Although the results discussed so far appeared consistent with perceptual crowding, we did not observe a clear inwards-outwards asymmetry as is often reported for crowding (
Petrov et al., 2007; see
Figures 8,
9). One possible interpretation for this result is that the processes dominating our contextual modulation effect may not be the same as those in letter crowding. Nonetheless, another possible interpretation is that our contextual modulation phenomenon is produced by the same mechanisms as letter crowding, but that these mechanisms affect texture perception in our task differently from commonly used stimuli such as letters and vernier. For example, it has been shown that inward and outward flankers have different relative weight for different crowding processes and different crowding tasks (
Chastain, 1982;
Strasburger & Malania, 2013;
Strasburger, 2019), and also that classical inward-outward asymmetry can be reversed by biasing attention towards the fovea (
Petrov & Meleshkevich, 2011b). Therefore, it is possible that if the different subprocesses of crowding have different relative effects on textures than on letters, this may lead to a different overall inwards-outwards asymmetry. In line with this, we speculate that the large variability we observed across participants in the sensitivity to the different experimental conditions, such as surround position, reflects a variability in the relevance of the different underlying processes (whether the same as in classical crowding or not), which is also consistent with other crowding studies (
Kooi et al., 1994;
Petrov & Meleshkevich, 2011a;
Wallace et al., 2013;
Lev & Polat, 2015).
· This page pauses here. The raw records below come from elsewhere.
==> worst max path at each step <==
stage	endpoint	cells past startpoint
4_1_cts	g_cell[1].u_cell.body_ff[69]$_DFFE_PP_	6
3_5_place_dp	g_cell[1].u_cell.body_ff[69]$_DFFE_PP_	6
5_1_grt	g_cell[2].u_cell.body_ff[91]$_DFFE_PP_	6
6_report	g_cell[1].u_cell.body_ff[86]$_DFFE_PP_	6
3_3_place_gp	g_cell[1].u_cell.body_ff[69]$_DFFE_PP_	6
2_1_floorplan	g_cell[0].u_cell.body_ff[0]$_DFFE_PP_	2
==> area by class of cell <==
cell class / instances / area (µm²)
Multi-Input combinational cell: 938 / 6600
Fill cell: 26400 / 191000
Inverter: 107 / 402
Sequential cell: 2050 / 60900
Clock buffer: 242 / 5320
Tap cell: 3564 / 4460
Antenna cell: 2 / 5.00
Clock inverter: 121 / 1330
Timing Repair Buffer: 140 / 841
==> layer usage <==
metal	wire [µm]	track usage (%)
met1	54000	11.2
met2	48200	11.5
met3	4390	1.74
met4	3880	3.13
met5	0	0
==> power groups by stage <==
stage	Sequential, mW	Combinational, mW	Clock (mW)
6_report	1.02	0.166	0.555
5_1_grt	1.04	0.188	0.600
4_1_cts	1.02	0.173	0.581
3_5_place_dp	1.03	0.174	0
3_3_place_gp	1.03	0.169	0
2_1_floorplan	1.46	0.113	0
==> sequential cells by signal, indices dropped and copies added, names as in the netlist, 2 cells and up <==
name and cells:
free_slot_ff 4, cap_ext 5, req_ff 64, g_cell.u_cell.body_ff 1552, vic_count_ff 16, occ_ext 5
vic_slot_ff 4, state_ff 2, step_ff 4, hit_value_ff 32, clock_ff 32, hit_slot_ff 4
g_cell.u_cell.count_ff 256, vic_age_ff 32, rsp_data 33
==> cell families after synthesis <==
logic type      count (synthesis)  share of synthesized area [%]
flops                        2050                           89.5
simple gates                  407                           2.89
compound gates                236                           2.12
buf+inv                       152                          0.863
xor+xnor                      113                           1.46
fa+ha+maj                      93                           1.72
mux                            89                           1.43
File: src/design/hra_pkg.sv
package hra_pkg;

  localparam int TABLE_DEPTH_DEFAULT = 64;

  localparam int MODE_W     = 2;
  localparam int SIZE_W     = 32;
  localparam int KEY_W      = 24;
  localparam int VAL_W      = 32;
  localparam int STATUS_W   = 3;
  localparam int CNT_W      = 7;
  localparam int MULT_W     = 32;
  localparam int COLS_W     = 25;
  localparam int CFG_ADDR_W = 2;
  localparam int CFG_DATA_W = 32;

  localparam logic [MODE_W-1:0] MODE_START  = 2'd0;
  localparam logic [MODE_W-1:0] MODE_INSERT = 2'd1;
  localparam logic [MODE_W-1:0] MODE_DRAIN  = 2'd2;

  localparam logic [STATUS_W-1:0] ST_STARTED  = 3'd0;
  localparam logic [STATUS_W-1:0] ST_INSERTED = 3'd1;
  localparam logic [STATUS_W-1:0] ST_DRAINED  = 3'd2;
  localparam logic [STATUS_W-1:0] ST_EMPTY    = 3'd3;
  localparam logic [STATUS_W-1:0] ST_FULL     = 3'd4;

  localparam logic [CFG_ADDR_W-1:0] REG_HASH_MULTIPLIER = 2'd0;
  localparam logic [CFG_ADDR_W-1:0] REG_COLUMN_COUNT    = 2'd1;

  localparam logic [MULT_W-1:0] HASH_MULTIPLIER_RESET = 32'd107;
  localparam logic [COLS_W-1:0] COLUMN_COUNT_RESET    = 25'd16777216;

  typedef struct packed {
    logic [KEY_W-1:0] key;
    logic [VAL_W-1:0] sum;
  } slot_entry_t;

endpackage

File: src/design/hra_in_if.sv
interface hra_in_if;
  logic                             valid;
  logic                             ready;
  logic [hra_pkg::MODE_W-1:0]       mode;
  logic [hra_pkg::SIZE_W-1:0]       size_estimate;
  logic [hra_pkg::KEY_W-1:0]        column_key;
  logic signed [hra_pkg::VAL_W-1:0] left_value;
  logic signed [hra_pkg::VAL_W-1:0] right_value;

  modport source(output valid, mode, size_estimate, column_key, left_value, right_value,
                 input ready);
  modport sink(input valid, mode, size_estimate, column_key, left_value, right_value,
               output ready);
endinterface
[config.mk]
export PLATFORM = sky130hd
export DESIGN_NAME = bpm_alu
export DESIGN_NICKNAME = d
export VERILOG_FILES = /design/src/rtl/bivariate_poly_mul_mod_macros.svh /design/src/rtl/bpm_pkg.sv /design/src/rtl/bpm_alu.sv
export SDC_FILE = /design/constraint.sdc
export NUM_CORES = 1
export LEC_CHECK = 0
export BUFFER_PORTS_ARGS = -buffer_cell sky130_fd_sc_hd__buf_2
export CAP_MARGIN = 20
export CORE_UTILIZATION = 62
export CTS_BUF_LIST = sky130_fd_sc_hd__clkbuf_16
export DETAILED_ROUTE_END_ITERATION = 12
export GPL_TIMING_DRIVEN = 1
export PLACE_DENSITY = 0.82
export REMOVE_ABC_BUFFERS = 1
export SLEW_MARGIN = 40
export SYNTH_ARGS = -nofsm -noshare
export SYNTH_HDL_FRONTEND = slang
export SYNTH_SLANG_ARGS = --single-unit
[constraint.sdc]
create_clock -name clk -period 10.05 [get_ports clk]
set_input_delay 2.01 -clock clk [delete_from_list [all_inputs] [get_ports clk]]
set_output_delay 2.01 -clock clk [all_outputs]
set_load 0.01 [all_outputs]
[src/rtl/bivariate_poly_mul_mod_macros.svh]
// Assertion helpers for the top-level RTL. Each expects clk and arst_n in scope.
`ifndef BIVARIATE_POLY_MUL_MOD_MACROS_SVH
`define BIVARIATE_POLY_MUL_MOD_MACROS_SVH

// Same-cycle implication.
`define BPM_ASSERT_NOW(lbl, ante, cons, msg) \
	lbl: assert property (@(posedge clk) disable iff (!arst_n) (ante) |-> (cons)) \
		else $error(msg);

// Next-cycle implication.
`define BPM_ASSERT_NEXT(lbl, ante, cons, msg) \
	lbl: assert property (@(posedge clk) disable iff (!arst_n) (ante) |=> (cons)) \
		else $error(msg);

`endif

[src/rtl/bpm_pkg.sv]
`timescale 1ns / 1ps
`default_nettype none

package bpm_pkg;

	typedef enum logic [2:0] {
		OP_LOAD_X  = 3'd0,
		OP_LOAD_Y  = 3'd1,
		OP_CLEAR   = 3'd2,
		OP_COMPUTE = 3'd3,
		OP_READ    = 3'd4
	} op_t;

	// configuration register indexes, byte address is 4*index (8*index when COEFF_BITS > 32)
	localparam logic [2:0] REG_MODULUS = 3'd0;
	localparam logic [2:0] REG_X_OUTER = 3'd1;
	localparam logic [2:0] REG_X_INNER = 3'd2;
	localparam logic [2:0] REG_Y_OUTER = 3'd3;
	localparam logic [2:0] REG_Y_INNER = 3'd4;

	typedef enum logic [1:0] {
		ALU_RED,
		ALU_MUL,
		ALU_ADD
	} alu_op_t;

	typedef struct packed {
		logic    start;
		alu_op_t op;
	} alu_ctl_t;

	typedef struct packed {
		logic busy;
		logic done;
	} alu_sts_t;

	typedef enum logic [3:0] {
		ST_IDLE,
		ST_SWEEP,
		ST_LOAD,
		ST_READ,
		ST_X_FETCH,
		ST_X_RED,
		ST_Y_FETCH,
		ST_Y_RED,
		ST_MUL,
		ST_Z_FETCH,
		ST_Z_ADD,
		ST_TRIM,
		ST_TRIM_END,
		ST_DONE
	} state_t;

endpackage

`default_nettype wire

[src/rtl/bpm_alu.sv]
`timescale 1ns / 1ps
`default_nettype none

// Shared modular unit: reduce and multiply go one operand bit per cycle,
// add skips the serial loop. Modulus zero means plain wrap-around arithmetic.
module bpm_alu #(
	parameter int COEFF_BITS = 32
) (
	input  wire logic                    clk,
	input  wire logic                    arst_n,
	input  wire bpm_pkg::alu_ctl_t       ctl,
	input  wire logic [COEFF_BITS-1:0]   modulus,
	input  wire logic [COEFF_BITS-1:0]   opa,
	input  wire logic [COEFF_BITS-1:0]   opb,
	output bpm_pkg::alu_sts_t            sts,
	output logic [COEFF_BITS-1:0]        res
);

	localparam int CW = $clog2(COEFF_BITS + 1);

	logic [COEFF_BITS-1:0] r_q, add_q, b_q;
	logic [CW-1:0]         cnt_q;
	logic                  busy_q, done_q;
	logic [COEFF_BITS-1:0] dbl, step;

	function automatic logic [COEFF_BITS-1:0] addm(input logic [COEFF_BITS-1:0] a,
			input logic [COEFF_BITS-1:0] b, input logic [COEFF_BITS-1:0] n);
		logic [COEFF_BITS:0] s;
		s = {1'b0, a} + {1'b0, b};
		if (n != '0 && s >= {1'b0, n}) begin
			s = s - {1'b0, n};
		end
		return s[COEFF_BITS-1:0];
	endfunction

	// double, then add the addend when the current bit is set
	assign dbl  = addm(r_q, r_q, modulus);
	assign step = addm(dbl, b_q[COEFF_BITS-1] ? add_q : '0, modulus);

	always_ff @(posedge clk or negedge arst_n) begin
		if (!arst_n) begin
			busy_q <= 1'b0;
			done_q <= 1'b0;
			cnt_q  <= '0;
		end else begin
			done_q <= 1'b0;
			if (ctl.start) begin
				case (ctl.op)
					bpm_pkg::ALU_ADD: begin
						done_q <= 1'b1;
					end
					bpm_pkg::ALU_RED, bpm_pkg::ALU_MUL: begin
						busy_q <= 1'b1;
						cnt_q  <= CW'(COEFF_BITS);
					end
					default: begin
						done_q <= 1'b1;
					end
				endcase
			end else if (busy_q) begin
				cnt_q <= cnt_q - 1'b1;
				if (cnt_q == CW'(1)) begin
					busy_q <= 1'b0;
					done_q <= 1'b1;
				end
			end
		end
	end

	always_ff @(posedge clk) begin
		if (ctl.start) begin
			b_q <= opb;
			case (ctl.op)
				bpm_pkg::ALU_ADD: begin
					r_q <= addm(opa, opb, modulus);
				end
				bpm_pkg::ALU_MUL: begin
					r_q   <= '0;
					add_q <= opa;
				end
				default: begin
					r_q   <= '0;
					add_q <= COEFF_BITS'(1);
				end
			endcase
		end else if (busy_q) begin
			r_q <= step;
			b_q <= {b_q[COEFF_BITS-2:0], 1'b0};
		end
	end

	assign sts.busy = busy_q;
	assign sts.done = done_q;
	assign res      = r_q;

endmodule

`default_nettype wire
Although our results do not allow to tell whether our contextual modulation phenomenon is different from letter crowding, or if it involves the same mechanisms as crowding but affecting textures differently, they point to the need of further studies on the relation between contextual modulation of textures and the phenomenon of crowding, which is frequently described as objects undergoing “forced texture processing” (
Rosenholtz, 2016). This would also be relevant, for example, to previous work studying crowding in natural scenes (
Wallis & Bex, 2012;
Gong et al., 2018), which according to this line of reasoning might also have measured, to an unknown degree, other contextual modulation processes affecting texture perception. As explained above, our work points to additional processes such as flexible surround suppression and facilitation whose relation to crowding is uncertain and which may be of particularly high relevance to texture contextual modulation. Finally, it is worth noting that some of the tasks most associated with peripheral vision such as scene perception (
Ehinger & Rosenholtz, 2016;
Brady, Shafer-Skelton, & Alvarez, 2017;
Groen, Silson, & Baker, 2017), guidance of eye movements (
Parkhurst & Niebur, 2004;
Frey, König, & Einhäuser, 2007;
Schmid & Victor, 2014) and the control of body movement (
Brandt, Dichgans, & Koenig, 1973;
Bardy, Warren, & Kay, 1999;
Berencsi, Ishihara, & Imanaka, 2005) have been proposed to use texture as a major source of information (
Harrington et al., 1985;
Sinai, Krebs, Darken, Rowland, & McCarley, 1999;
Parkhurst & Niebur, 2004;
Frey et al., 2007;
Schmid & Victor, 2014;
Brady et al., 2017;
Groen et al., 2017;
Ehinger & Rosenholtz, 2016). Therefore, understanding the role of contextual modulation on texture perception in the periphery may be an important step for understanding of the limitations of peripheral vision in natural behavior.